# Stored data
==============================
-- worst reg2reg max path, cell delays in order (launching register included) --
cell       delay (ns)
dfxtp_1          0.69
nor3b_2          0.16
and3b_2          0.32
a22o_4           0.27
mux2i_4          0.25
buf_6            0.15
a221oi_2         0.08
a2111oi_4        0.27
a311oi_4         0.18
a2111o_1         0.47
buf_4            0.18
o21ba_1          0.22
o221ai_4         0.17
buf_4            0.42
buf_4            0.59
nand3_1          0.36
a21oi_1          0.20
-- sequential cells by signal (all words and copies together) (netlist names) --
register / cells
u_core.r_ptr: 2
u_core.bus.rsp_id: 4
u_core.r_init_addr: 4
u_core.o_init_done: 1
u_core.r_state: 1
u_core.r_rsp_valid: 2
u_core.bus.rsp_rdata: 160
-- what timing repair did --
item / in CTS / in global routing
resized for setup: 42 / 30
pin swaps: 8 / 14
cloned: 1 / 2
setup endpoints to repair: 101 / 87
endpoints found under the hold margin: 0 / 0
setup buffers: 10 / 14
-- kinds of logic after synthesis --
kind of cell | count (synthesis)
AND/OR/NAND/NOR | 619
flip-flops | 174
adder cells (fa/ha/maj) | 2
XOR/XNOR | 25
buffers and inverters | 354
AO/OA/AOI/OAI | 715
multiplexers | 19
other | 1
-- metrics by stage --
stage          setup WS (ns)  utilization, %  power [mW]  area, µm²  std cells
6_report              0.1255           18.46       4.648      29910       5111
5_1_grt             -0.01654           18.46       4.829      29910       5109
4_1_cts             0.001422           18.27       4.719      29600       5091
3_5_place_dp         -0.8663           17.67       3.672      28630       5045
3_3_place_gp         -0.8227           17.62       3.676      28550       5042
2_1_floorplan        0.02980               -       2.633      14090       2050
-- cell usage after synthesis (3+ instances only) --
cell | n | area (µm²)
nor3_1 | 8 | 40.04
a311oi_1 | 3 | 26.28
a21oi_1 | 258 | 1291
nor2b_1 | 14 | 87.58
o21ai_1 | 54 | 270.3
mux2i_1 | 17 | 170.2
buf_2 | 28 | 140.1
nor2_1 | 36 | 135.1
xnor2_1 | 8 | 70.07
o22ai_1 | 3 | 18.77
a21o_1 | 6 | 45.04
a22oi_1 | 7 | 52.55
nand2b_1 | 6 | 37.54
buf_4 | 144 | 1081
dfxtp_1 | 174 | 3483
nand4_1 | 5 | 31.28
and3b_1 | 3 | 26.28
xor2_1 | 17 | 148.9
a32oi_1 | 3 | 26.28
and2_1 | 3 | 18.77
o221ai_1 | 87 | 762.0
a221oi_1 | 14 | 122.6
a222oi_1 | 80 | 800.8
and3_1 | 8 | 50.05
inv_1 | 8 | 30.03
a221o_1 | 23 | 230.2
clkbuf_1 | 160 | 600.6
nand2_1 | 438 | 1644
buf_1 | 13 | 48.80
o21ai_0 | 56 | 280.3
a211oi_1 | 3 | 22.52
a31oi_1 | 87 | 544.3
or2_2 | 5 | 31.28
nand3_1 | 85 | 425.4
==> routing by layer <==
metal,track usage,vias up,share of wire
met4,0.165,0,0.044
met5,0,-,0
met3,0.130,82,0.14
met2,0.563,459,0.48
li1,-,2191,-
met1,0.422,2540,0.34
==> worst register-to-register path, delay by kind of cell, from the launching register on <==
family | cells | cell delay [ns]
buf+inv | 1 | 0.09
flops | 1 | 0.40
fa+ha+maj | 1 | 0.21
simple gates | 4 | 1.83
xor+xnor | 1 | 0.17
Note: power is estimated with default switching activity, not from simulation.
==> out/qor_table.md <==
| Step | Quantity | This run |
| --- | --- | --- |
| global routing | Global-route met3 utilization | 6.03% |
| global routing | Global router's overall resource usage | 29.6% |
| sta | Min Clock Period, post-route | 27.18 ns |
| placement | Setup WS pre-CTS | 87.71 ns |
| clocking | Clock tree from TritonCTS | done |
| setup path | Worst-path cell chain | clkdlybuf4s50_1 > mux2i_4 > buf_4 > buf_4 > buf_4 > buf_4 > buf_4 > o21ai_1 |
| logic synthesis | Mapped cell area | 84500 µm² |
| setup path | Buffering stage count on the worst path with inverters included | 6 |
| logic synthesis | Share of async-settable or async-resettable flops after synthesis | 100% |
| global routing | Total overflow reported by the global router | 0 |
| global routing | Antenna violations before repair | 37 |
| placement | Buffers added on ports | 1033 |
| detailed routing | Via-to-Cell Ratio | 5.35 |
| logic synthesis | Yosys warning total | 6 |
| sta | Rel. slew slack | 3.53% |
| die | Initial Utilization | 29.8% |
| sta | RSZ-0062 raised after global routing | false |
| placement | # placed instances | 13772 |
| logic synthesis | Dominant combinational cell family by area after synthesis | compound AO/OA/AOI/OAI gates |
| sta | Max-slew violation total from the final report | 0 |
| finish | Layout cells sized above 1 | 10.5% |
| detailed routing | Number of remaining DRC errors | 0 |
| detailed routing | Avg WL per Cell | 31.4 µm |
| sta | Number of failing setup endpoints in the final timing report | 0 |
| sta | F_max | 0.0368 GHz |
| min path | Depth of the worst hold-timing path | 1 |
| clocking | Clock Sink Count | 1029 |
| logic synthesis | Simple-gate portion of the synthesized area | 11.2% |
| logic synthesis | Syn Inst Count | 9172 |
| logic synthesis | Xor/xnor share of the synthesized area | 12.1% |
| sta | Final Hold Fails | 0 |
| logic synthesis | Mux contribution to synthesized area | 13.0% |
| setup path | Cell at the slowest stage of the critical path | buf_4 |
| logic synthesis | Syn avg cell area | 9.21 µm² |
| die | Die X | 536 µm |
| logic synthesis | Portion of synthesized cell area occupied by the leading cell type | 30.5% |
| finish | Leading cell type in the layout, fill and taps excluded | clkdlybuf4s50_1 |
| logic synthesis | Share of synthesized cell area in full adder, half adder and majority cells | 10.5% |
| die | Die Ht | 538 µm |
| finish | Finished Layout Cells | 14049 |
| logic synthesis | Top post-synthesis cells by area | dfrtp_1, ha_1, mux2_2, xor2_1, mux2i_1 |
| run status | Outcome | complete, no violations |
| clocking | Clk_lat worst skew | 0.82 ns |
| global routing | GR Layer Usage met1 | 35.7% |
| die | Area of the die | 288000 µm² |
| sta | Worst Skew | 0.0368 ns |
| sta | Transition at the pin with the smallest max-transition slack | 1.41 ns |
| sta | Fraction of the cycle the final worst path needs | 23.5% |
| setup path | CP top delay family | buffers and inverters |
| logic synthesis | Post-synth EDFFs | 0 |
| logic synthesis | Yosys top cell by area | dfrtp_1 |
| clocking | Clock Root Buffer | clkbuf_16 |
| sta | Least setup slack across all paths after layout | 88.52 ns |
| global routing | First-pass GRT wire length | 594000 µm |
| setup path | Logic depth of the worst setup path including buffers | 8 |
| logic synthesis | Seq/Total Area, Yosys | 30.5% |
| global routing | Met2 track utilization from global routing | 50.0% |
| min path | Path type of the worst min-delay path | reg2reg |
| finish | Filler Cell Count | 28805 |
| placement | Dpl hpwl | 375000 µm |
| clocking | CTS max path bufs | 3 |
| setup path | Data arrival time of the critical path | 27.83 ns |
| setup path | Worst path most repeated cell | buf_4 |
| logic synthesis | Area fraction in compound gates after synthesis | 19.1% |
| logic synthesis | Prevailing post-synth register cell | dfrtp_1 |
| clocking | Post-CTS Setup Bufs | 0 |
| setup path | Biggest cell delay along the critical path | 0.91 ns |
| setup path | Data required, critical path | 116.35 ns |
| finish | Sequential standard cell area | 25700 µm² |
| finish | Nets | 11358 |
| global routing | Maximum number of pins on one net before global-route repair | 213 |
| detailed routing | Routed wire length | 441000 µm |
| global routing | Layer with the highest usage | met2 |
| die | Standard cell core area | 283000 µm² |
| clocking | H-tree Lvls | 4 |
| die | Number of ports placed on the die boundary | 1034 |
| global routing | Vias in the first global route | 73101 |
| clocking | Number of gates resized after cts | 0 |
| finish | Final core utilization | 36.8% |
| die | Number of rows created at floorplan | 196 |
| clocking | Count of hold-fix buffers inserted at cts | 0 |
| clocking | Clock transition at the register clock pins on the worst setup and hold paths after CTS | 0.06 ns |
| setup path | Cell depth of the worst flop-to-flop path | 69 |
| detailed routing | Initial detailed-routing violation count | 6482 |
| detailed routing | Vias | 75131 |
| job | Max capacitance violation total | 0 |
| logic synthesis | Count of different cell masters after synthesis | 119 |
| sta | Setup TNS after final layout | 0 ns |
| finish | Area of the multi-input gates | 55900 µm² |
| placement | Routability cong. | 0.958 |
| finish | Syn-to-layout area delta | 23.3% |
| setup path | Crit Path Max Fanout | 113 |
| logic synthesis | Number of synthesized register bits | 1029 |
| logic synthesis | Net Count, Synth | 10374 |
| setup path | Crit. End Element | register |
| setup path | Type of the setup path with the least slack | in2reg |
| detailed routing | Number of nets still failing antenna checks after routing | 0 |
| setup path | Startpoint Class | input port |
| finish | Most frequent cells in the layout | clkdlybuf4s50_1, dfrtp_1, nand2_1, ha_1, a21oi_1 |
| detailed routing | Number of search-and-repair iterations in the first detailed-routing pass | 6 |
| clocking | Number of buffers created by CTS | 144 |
--- config.mk ---
export PLATFORM = sky130hd
export DESIGN_NAME = spi_master_module_flat
export DESIGN_NICKNAME = d
export VERILOG_FILES = /design/src/rtl/spi_master_module_if.sv /design/src/rtl/spi_master_module.sv /design/src/flat_wrapper.sv
export SDC_FILE = /design/constraint.sdc
export NUM_CORES = 1
export LEC_CHECK = 0
export CAP_MARGIN = 20
export CORE_MARGIN = 10
export CORE_UTILIZATION = 55
export DETAILED_ROUTE_END_ITERATION = 8
export PLACE_DENSITY = 0.89
export SLEW_MARGIN = 30
export SYNTH_ARGS = -nofsm -noshare
export SYNTH_HDL_FRONTEND = slang
export SYNTH_SLANG_ARGS = --single-unit
export TNS_END_PERCENT = 100
--- constraint.sdc ---
create_clock -name clk -period 2.4 [get_ports clk]
set_input_delay 0.24 -clock clk [delete_from_list [all_inputs] [get_ports clk]]
set_output_delay 0.24 -clock clk [all_outputs]
set_load 0.005 [all_outputs]
--- src/rtl/spi_master_module_if.sv ---
// Word-side bus of spi_master_module: 4-bit tx handshake plus the captured ack byte.
// The master modport is the word source; the slave modport is the SPI master block itself.
interface spi_master_module_if;
    logic [3:0] tx_data;
    logic       tx_valid;
    logic       tx_ready;
    logic       busy;
    logic [7:0] rx_byte;
    logic       rx_valid;
    logic       ack_err;

    modport master (
        output tx_data, tx_valid,
        input  tx_ready, busy, rx_byte, rx_valid, ack_err
    );

    modport slave (
        input  tx_data, tx_valid,
        output tx_ready, busy, rx_byte, rx_valid, ack_err
    );
endinterface

--- src/rtl/spi_master_module.sv ---
// SPI mode-0 master: frames a 4-bit word (zero padded to FRAME_BITS) and captures an 8-bit ack.
// Define SPI_MASTER_ACK_CHECK_EN to flag ack bytes that differ from EXPECTED_ACK on ack_err.
module spi_master_module #(
    parameter int unsigned CLK_DIV      = 8,
    parameter int unsigned SS_SETUP     = 4,
    parameter int unsigned FRAME_BITS   = 8,
    parameter int unsigned IDLE_GAP     = 8,
    parameter logic [7:0]  EXPECTED_ACK = 8'h00
) (
    input  logic               clk,
    input  logic               reset,
    spi_master_module_if.slave bus,
    input  logic               miso_in,
    output logic               sclk_out,
    output logic               mosi_out,
    output logic               ss_n_out
);

    typedef enum logic [2:0] {StIdle, StSetup, StLow, StHigh, StHold, StGap} state_e;

    localparam logic [7:0] DivLast   = 8'(CLK_DIV - 1);
    localparam logic [7:0] SetupLast = 8'(SS_SETUP - 1);
    localparam logic [7:0] GapLast   = 8'(IDLE_GAP - 1);
    localparam logic [4:0] BitsTotal = 5'(FRAME_BITS);

    state_e      state;
    logic [7:0]  cnt;
    logic [4:0]  bit_cnt;
    logic [4:0]  bit_cnt_nxt;
    logic [15:0] tx_sr;
    logic [7:0]  rx_sr;
    logic        miso_s1;
    logic        miso_s2;
    logic        tx_ready;
    logic        busy;
    logic [7:0]  rx_byte;
    logic        rx_valid;
`ifdef SPI_MASTER_ACK_CHECK_EN
    logic        ack_err;
`endif

    assign bit_cnt_nxt = bit_cnt + 5'd1;

    always_ff @(posedge clk) begin
        miso_s1 <= miso_in;
        miso_s2 <= miso_s1;
        if (reset) begin
            state    <= StIdle;
            cnt      <= 8'd0;
            bit_cnt  <= 5'd0;
            tx_sr    <= 16'h0000;
            rx_sr    <= 8'h00;
            ss_n_out <= 1'b1;
            sclk_out <= 1'b0;
            mosi_out <= 1'b0;
            tx_ready <= 1'b1;
            busy     <= 1'b0;
            rx_byte  <= 8'h00;
            rx_valid <= 1'b0;
`ifdef SPI_MASTER_ACK_CHECK_EN
            ack_err  <= 1'b0;
`endif
        end else begin
            rx_valid <= 1'b0;
`ifdef SPI_MASTER_ACK_CHECK_EN
            ack_err  <= 1'b0;
`endif
            case (state)
                StIdle: begin
                    if (bus.tx_valid && tx_ready) begin
                        // Word sits MSB-aligned; bits past the nibble shift out as zeros.
                        tx_sr    <= {bus.tx_data, 12'h000};
                        mosi_out <= bus.tx_data[3];
                        rx_sr    <= 8'h00;
                        bit_cnt  <= 5'd0;
                        cnt      <= 8'd0;
                        ss_n_out <= 1'b0;
                        tx_ready <= 1'b0;
                        busy     <= 1'b1;
                        state    <= StSetup;
                    end
                end
                StSetup: begin
                    if (cnt == SetupLast) begin
                        cnt   <= 8'd0;
                        state <= StLow;
                    end else begin
                        cnt <= cnt + 8'd1;
                    end
                end
                StLow: begin
                    if (cnt == DivLast) begin
                        cnt <= 8'd0;
                        if (bit_cnt < 5'd8) begin
                            rx_sr <= {rx_sr[6:0], miso_s2};
                        end
                        sclk_out <= 1'b1;
                        state    <= StHigh;
                    end else begin
                        cnt <= cnt + 8'd1;
                    end
                end
                StHigh: begin
                    if (cnt == DivLast) begin
                        cnt      <= 8'd0;
                        sclk_out <= 1'b0;
                        bit_cnt  <= bit_cnt_nxt;
                        if (bit_cnt_nxt == BitsTotal) begin
                            state <= StHold;
                        end else begin
                            tx_sr    <= tx_sr << 1;
                            mosi_out <= tx_sr[14];
                            state    <= StLow;
                        end
                    end else begin
                        cnt <= cnt + 8'd1;
                    end
                end
                StHold: begin
                    if (cnt == DivLast) begin
                        cnt      <= 8'd0;
                        ss_n_out <= 1'b1;
                        mosi_out <= 1'b0;
                        rx_byte  <= rx_sr;
                        rx_valid <= 1'b1;
`ifdef SPI_MASTER_ACK_CHECK_EN
                        ack_err  <= (rx_sr != EXPECTED_ACK);
`endif
                        state    <= StGap;
                    end else begin
                        cnt <= cnt + 8'd1;
                    end
                end
                StGap: begin
                    if (cnt == GapLast) begin
                        cnt      <= 8'd0;
                        tx_ready <= 1'b1;
                        busy     <= 1'b0;
                        state    <= StIdle;
                    end else begin
                        cnt <= cnt + 8'd1;
                    end
                end
                default: state <= StIdle;
            endcase
        end
    end

    assign bus.tx_ready = tx_ready;
    assign bus.busy     = busy;
    assign bus.rx_byte  = rx_byte;
    assign bus.rx_valid = rx_valid;
`ifdef SPI_MASTER_ACK_CHECK_EN
    assign bus.ack_err  = ack_err;
`else
    assign bus.ack_err  = 1'b0;
    logic unused_ack;
    assign unused_ack = ^EXPECTED_ACK;
`endif

endmodule

--- src/flat_wrapper.sv ---
// flat-port wrapper written by rule: the top's interface ports become plain ports
module spi_master_module_flat 
#(
    parameter int unsigned CLK_DIV      = 8,
    parameter int unsigned SS_SETUP     = 4,
    parameter int unsigned FRAME_BITS   = 8,
    parameter int unsigned IDLE_GAP     = 8,
    parameter logic [7:0]  EXPECTED_ACK = 8'h00
)
  (clk, reset, miso_in, sclk_out, mosi_out, ss_n_out, bus_tx_data, bus_tx_valid, bus_tx_ready, bus_busy, bus_rx_byte, bus_rx_valid, bus_ack_err);
  spi_master_module_if bus_i ();
  input  logic clk;
  input  logic reset;
  input  logic miso_in;
  output logic sclk_out;
  output logic mosi_out;
  output logic ss_n_out;
  input wire logic [$bits(bus_i.tx_data)-1:0] bus_tx_data;
  input wire logic [$bits(bus_i.tx_valid)-1:0] bus_tx_valid;
  output wire logic [$bits(bus_i.tx_ready)-1:0] bus_tx_ready;
  output wire logic [$bits(bus_i.busy)-1:0] bus_busy;
  output wire logic [$bits(bus_i.rx_byte)-1:0] bus_rx_byte;
  output wire logic [$bits(bus_i.rx_valid)-1:0] bus_rx_valid;
  output wire logic [$bits(bus_i.ack_err)-1:0] bus_ack_err;
  assign bus_i.tx_data = bus_tx_data;
  assign bus_i.tx_valid = bus_tx_valid;
  assign bus_tx_ready = bus_i.tx_ready;
  assign bus_busy = bus_i.busy;
  assign bus_rx_byte = bus_i.rx_byte;
  assign bus_rx_valid = bus_i.rx_valid;
  assign bus_ack_err = bus_i.ack_err;
  spi_master_module #(.CLK_DIV(CLK_DIV), .SS_SETUP(SS_SETUP), .FRAME_BITS(FRAME_BITS), .IDLE_GAP(IDLE_GAP), .EXPECTED_ACK(EXPECTED_ACK)) u_core (.clk(clk), .reset(reset), .bus(bus_i), .miso_in(miso_in), .sclk_out(sclk_out), .mosi_out(mosi_out), .ss_n_out(ss_n_out));
endmodule
==> flow_summary.toml <==
[status]
status = "finished clean"

[floorplanning]
start_util_pct = 58.5
die_w_um = 80.5
fp.coreArea_um2 = 3440
ios = 23
fp.dieH_um = 80.5
die_area_um2 = 6480
core.rowCount = 21

[logic_synthesis]
syn_area_per_cell_um2 = 8.84
yosys.area.top_type = "dfxtp_1"
syn_area_um2 = 2010
synth-seq-cells = 43
synth_cells = 228
yosysUniqueCellTypes = 55
synth-edff-count = 0
synthArstFlopShare_pct = 0
netlist.area_leader.share_pct = 42.7
syn_nets = 238
synth_seq_area_share_pct = 42.7
yosys-top-cells-area = "dfxtp_1, a21oi_1, nand2_1"
yosysWarnings = 0
ys.flop_type = "dfxtp_1"

[critical_path]
startpoint_type = "register"
ff2ff_setup_slack_ns = 0.39
cp.arrival_ns = 2.18
critPathMaxFanout = 7
end_kind = "register"
cp.required_ns = 2.57
criticalPathCategory = "register to register"

[timing]
relSlewSlack_pct = 62.0
whs_ns = 0.329
tns_ns = 0
skew_ns = 0.0109
min_period_ns = 2.01
timing.final.crit_share_pct = 83.9
fin_ws_ns = 0.385
rsz0062_at_grt = "false"
worst_pin_slew_ns = 0.569
setup-violations-final = 0
slew_viol_final = 0
fmax_mhz = 496
finalHoldViolations = 0

[global_route]
grt_max_degree = 18
grt_pass1_wl_um = 7700
grt_pass1_vias = 1667
track_usage_pct = 14.7
antenna_found_initial = 0
overflow = 0

[routing]
drc = 0
wl_per_cell_um = 15.8
via_per_inst = 6.00
ant_nets = 0
firstDrtPassIters = 5
num_vias = 1771
wirelength_um = 4650
drtIter0Drc = 128

[pwr]
powerDensity_nw_per_um2 = 867
cellLeakagePower_nw = 0.861
worst_ir_drop_vdd_mv = 0.620

[final_layout]
antennaDiodeCount = 0
fillCellCount = 253
area_delta_synth_final_pct = 18.3
layout-drive-gt1-share_pct = 10.0
ff_latch_area_um2 = 861
multi_input_area_um2 = 1070
fin_cells = 295
final_cell_mix = "dfxtp_1, nand2_1, nor2_1, a21oi_1, clkdlybuf4s50_1"
layout_commonest_cell = "dfxtp_1"
nets = 258

[hold_path]
hold_class = "register to register"

[place]
place_ws_ns = 0.335
port-buffer-count = 21
place.gp.congestion = 0.907
dp_cells = 287
dp_hpwl_um = 3210

[cts]
cts_htree_levels = 2
post_cts_resized = 0
clock_latency_ns = 0.30
postCtsSetupBuffers = 0
cts_sinks = 43
cts_buffers = 5
root_buffer = "clkbuf_8"
hold_buffers = 0
clockBufferDepth = 2
cts_tree = "built"
clk_pin_slew_ns = 0.08

[flow_run]
maxCapViolCount = 0
area by class of cell:
| class | count | area share (%) |
|---|---|---|
| multi-input combinational | 168 | 45.0 |
| sequential | 43 | 36.1 |
| timing repair buffer | 28 | 11.0 |
| clock buffer | 6 | 3.46 |
| tap | 46 | 2.41 |
| clock inverter | 2 | 1.63 |
| inverter | 2 | 0.315 |
flip-flops by register name, summed over array words and instances (netlist names):
register	count
u_core.bus.rx_byte	8
u_core.cnt	8
u_core.rx_sr	8
u_core.bit_cnt	5
u_core.state	3
u_core.tx_sr	3
u_core.bus.busy	1
u_core.bus.rx_valid	1
u_core.bus.tx_ready	1
u_core.miso_s1	1
u_core.miso_s2	1
u_core.mosi_out	1
u_core.sclk_out	1
u_core.ss_n_out	1
path summary, 6_finish.rpt:
path,start,to,depth (start not counted)
min,u_core.miso_s1,u_core.miso_s2,0
min reg2reg,u_core.miso_s1,u_core.miso_s2,0
max reg2reg,u_core.cnt[3],u_core.cnt[6],5
max,u_core.cnt[3],u_core.cnt[6],5
critical path, stage by stage, from the launching register on:
cell,delay [ns]
dfxtp_1,0.35
nor3_2,0.32
nor3b_2,0.38
o211ai_1,0.25
o21ai_1,0.46
nor2_1,0.11
synth_stat cells, drive strengths merged, types with 3 or more instances:
library cell / number
dfxtp: 43
nand2: 28
nor2: 25
a21oi: 21
a22o: 9
clkbuf: 9
o2111ai: 8
nand3: 7
o21ai: 7
buf: 6
xnor2: 5
nor3: 4
nor3b: 4
a31oi: 3
and2: 3
nand2b: 3
nor2b: 3
or3: 3
report_power, final:
part | switching, mW | total (mW) | internal [mW]
logic | 0.366 | 0.630 | 0.264
clock network | 0.246 | 0.588 | 0.342
registers | 0.0773 | 0.850 | 0.773
metal layers:
metal / vias to the layer above / track usage (%) / routed length [µm]
li1: 869 / - / -
met1: 812 / 16.4 / 1890
met2: 75 / 25.6 / 2350
met3: 15 / 3.67 / 309
met4: 0 / 6.51 / 99
met5: - / 0 / 0
kinds of logic (layout without fill, tap and decap cells):
group | after synthesis | count (layout) | share of synthesized area [%]
adder cells (fa/ha/maj) | 2 | 2 | 1.24
other | 1 | 1 | 0.186
multiplexers | 1 | 1 | 0.497
flip-flops | 43 | 43 | 42.7
AND/OR/NAND/NOR | 89 | 89 | 23.0
buffers and inverters | 17 | 38 | 3.98
XOR/XNOR | 7 | 7 | 3.04
AO/OA/AOI/OAI | 68 | 68 | 25.3
metrics by stage:
stage               cell area, µm²  utilization (%)  power (mW)
finish                        2380             69.2        2.07
global route                  2380             69.2        2.19
CTS                           2380             69.2        2.06
detailed placement            2260             65.7        1.47
global placement              2260             65.7        1.46
floorplan                     2010                -        1.31
Power figures use the tool's default switching activity.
==============================
# INSTRUCTIONS TO FOLLOW
Taking the entries above, write out exactly the lines starting with the line containing "routing | 50.0% |" and going on through the line containing "Nets | 11358 |", both included, and nothing else.

# OUTPUT OF THE TASK
| global routing | Met2 track utilization from global routing | 50.0% |
| min path | Path type of the worst min-delay path | reg2reg |
| finish | Filler Cell Count | 28805 |
| placement | Dpl hpwl | 375000 µm |
| clocking | CTS max path bufs | 3 |
| setup path | Data arrival time of the critical path | 27.83 ns |
| setup path | Worst path most repeated cell | buf_4 |
| logic synthesis | Area fraction in compound gates after synthesis | 19.1% |
| logic synthesis | Prevailing post-synth register cell | dfrtp_1 |
| clocking | Post-CTS Setup Bufs | 0 |
| setup path | Biggest cell delay along the critical path | 0.91 ns |
| setup path | Data required, critical path | 116.35 ns |
| finish | Sequential standard cell area | 25700 µm² |
| finish | Nets | 11358 |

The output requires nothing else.